Teaching Reform of Intelligent Robotics Curriculum under the New Engineering Paradigm

The rapid advancement of artificial intelligence (AI) and its deep integration with the real economy represent a pivotal national strategy for fostering new quality productive forces. The intelligent robot, as a crucial physical embodiment and integrative platform of AI technologies, has seen extensive application across sectors such as advanced manufacturing, healthcare, and personal services. Consequently, the “Intelligent Robotics” course has been widely incorporated into the undergraduate curricula of AI and related engineering programs in universities. However, under the “New Engineering” paradigm, which emphasizes interdisciplinary knowledge, innovation capabilities, and solving complex real-world engineering challenges, traditional lecture-based teaching methods for the intelligent robotics curriculum face significant shortcomings. These primarily include a disconnect between theoretical knowledge and practical application, a sequential and often disjointed arrangement of theory and lab sessions, and a lack of standardized teaching content and assessment criteria. To cultivate engineering talents capable of leading technological and industrial transformations, a fundamental reform in the teaching methodology of the intelligent robotics course is imperative.

Current Challenges in Intelligent Robotics Education

Traditional teaching models for intelligent robotics often struggle to meet the practical, hands-on demands intrinsic to the field. The primary challenges can be summarized as follows:

  • Theory-Practice Disconnect: Heavy reliance on abstract theoretical instruction without immediate practical application leads to a superficial understanding. Students may grasp concepts like kinematics or sensor fusion in theory but fail to comprehend their implementation on a physical intelligent robot system.
  • Sequential and Isolated Course Structure: Even in courses with lab components, experiments are typically scheduled after the completion of theoretical modules. This temporal gap weakens the reinforcing effect between learning and doing. Furthermore, labs often demand the immediate synthesis of multiple theoretical concepts, creating a steep learning curve without adequate foundational practice.
  • Lack of Standardization and Resource Disparity: As a rapidly evolving field, there is no unified standard for course content, experimental projects, or hardware platforms. Disparities in institutional resources mean that some lack access to sophisticated intelligent robot platforms, limiting students’ practical exposure.

These challenges necessitate an innovative teaching reform model centered on practical ability cultivation, aligning with the core objectives of New Engineering education.

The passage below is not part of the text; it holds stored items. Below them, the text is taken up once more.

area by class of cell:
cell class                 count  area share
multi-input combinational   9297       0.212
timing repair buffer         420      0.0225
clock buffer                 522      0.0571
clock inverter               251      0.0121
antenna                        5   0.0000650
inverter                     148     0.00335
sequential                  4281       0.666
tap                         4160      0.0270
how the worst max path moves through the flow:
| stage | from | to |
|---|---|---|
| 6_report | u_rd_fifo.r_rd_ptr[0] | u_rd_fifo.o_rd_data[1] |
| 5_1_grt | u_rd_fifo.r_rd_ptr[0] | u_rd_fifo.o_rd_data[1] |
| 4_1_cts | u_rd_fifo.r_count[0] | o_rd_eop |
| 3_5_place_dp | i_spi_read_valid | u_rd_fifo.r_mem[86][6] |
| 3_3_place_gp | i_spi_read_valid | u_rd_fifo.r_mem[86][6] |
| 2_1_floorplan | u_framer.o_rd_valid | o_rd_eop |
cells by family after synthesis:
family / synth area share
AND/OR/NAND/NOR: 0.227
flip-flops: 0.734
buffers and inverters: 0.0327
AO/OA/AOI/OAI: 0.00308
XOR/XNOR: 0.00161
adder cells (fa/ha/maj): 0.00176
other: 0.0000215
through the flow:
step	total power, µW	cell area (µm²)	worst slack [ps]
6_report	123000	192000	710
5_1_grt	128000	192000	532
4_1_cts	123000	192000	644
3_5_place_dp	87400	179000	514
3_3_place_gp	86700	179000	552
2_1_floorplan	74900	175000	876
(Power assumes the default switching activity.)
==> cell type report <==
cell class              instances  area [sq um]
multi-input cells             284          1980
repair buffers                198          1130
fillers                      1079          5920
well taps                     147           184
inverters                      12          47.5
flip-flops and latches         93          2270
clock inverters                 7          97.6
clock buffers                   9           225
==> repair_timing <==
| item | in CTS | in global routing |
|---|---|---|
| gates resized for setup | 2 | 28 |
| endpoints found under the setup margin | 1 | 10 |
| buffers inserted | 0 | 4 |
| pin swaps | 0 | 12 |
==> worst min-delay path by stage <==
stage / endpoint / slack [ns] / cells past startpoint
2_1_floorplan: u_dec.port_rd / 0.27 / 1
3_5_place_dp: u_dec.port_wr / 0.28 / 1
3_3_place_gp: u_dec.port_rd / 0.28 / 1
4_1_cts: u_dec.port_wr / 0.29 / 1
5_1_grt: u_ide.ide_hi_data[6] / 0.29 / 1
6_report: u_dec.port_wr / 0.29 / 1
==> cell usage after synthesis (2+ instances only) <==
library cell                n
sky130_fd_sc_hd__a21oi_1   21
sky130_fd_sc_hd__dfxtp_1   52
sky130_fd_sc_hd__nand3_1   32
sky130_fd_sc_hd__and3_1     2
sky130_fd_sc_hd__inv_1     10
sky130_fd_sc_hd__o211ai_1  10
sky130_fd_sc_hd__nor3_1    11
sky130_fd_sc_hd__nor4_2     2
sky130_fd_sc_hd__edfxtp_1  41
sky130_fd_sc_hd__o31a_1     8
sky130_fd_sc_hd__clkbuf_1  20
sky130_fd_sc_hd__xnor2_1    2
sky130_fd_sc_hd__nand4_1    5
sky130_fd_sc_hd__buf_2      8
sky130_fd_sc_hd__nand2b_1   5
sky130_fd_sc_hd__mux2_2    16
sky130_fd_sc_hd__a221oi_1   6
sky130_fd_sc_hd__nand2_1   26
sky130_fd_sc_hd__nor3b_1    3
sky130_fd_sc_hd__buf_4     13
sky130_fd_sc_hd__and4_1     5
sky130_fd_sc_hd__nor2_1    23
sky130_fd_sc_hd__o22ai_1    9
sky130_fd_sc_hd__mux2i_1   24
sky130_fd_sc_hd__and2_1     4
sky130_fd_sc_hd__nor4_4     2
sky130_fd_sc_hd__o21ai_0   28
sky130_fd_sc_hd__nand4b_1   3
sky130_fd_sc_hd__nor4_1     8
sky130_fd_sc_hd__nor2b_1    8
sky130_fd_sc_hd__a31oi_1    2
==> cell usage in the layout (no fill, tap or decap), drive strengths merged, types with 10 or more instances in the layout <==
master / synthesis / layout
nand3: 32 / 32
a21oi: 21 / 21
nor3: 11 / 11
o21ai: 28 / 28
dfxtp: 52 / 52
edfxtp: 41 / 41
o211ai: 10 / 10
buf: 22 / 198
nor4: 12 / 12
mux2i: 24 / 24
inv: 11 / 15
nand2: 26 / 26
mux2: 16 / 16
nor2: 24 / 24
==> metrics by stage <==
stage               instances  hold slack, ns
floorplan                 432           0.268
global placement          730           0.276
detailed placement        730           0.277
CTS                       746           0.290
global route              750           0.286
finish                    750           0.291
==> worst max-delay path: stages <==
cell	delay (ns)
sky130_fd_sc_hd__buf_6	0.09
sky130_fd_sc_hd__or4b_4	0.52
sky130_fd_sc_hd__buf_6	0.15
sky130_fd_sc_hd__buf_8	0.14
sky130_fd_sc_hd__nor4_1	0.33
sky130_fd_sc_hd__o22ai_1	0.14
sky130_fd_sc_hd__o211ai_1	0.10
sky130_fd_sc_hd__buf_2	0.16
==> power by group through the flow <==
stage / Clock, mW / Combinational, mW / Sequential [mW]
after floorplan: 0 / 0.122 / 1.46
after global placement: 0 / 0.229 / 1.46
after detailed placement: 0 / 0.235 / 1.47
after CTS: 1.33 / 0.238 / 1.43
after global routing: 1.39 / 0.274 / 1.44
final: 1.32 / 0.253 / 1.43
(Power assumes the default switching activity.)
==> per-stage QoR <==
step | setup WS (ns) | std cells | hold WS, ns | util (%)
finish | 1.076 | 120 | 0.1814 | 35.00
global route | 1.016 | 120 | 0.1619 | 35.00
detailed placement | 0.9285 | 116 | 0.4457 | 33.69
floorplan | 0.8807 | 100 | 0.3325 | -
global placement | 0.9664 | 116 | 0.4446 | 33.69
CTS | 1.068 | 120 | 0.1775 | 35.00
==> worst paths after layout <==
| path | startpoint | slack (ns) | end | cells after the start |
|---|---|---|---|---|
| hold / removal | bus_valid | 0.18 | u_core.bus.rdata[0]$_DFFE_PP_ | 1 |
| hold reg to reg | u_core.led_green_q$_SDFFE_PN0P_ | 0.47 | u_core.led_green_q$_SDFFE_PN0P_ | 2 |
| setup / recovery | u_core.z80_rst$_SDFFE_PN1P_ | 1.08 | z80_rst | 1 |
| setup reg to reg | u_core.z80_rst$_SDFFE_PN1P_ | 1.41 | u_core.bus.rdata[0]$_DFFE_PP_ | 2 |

Proposed Reform Framework: The “Theory-Practice Parallel” Model

The core of the proposed reform is a synchronized, integrated teaching model. It moves away from the traditional sequential approach, instead interweaving theoretical instruction with hands-on experimentation within the same instructional timeline. The overarching goal is to achieve a deep, reciprocal reinforcement where theory guides practice, and practice consolidates and illuminates theory. The reform framework is built upon three interconnected pillars, as shown in the table below:

Pillars of the Intelligent Robotics Teaching Reform Framework
Pillar Core Principle Key Implementation
Synchronized Curriculum Design Theory and practice are taught in parallel, not in sequence. Weekly schedule pairs a theoretical topic with a directly related experimental activity.
Integrated Learning Pathway Seamless progression from conceptual understanding to virtual and physical implementation. “Theory → Simulation → Physical Experiment” pedagogy is employed for complex modules.
Collaborative & Project-Based Learning Fosters teamwork, problem-solving, and systems engineering thinking. Students work in groups on experimental projects using assigned intelligent robot platforms, culminating in a final demonstration.

Detailed Implementation of the Reform Model

1. Synchronized Curriculum Design and Content Mapping

The most critical operational change is the restructuring of the course schedule. Each week, students engage with both a theoretical concept and its practical counterpart. This design ensures immediate application and contextualization of abstract knowledge. The following table outlines a representative 16-week course structure implementing this “theory-practice parallel” model.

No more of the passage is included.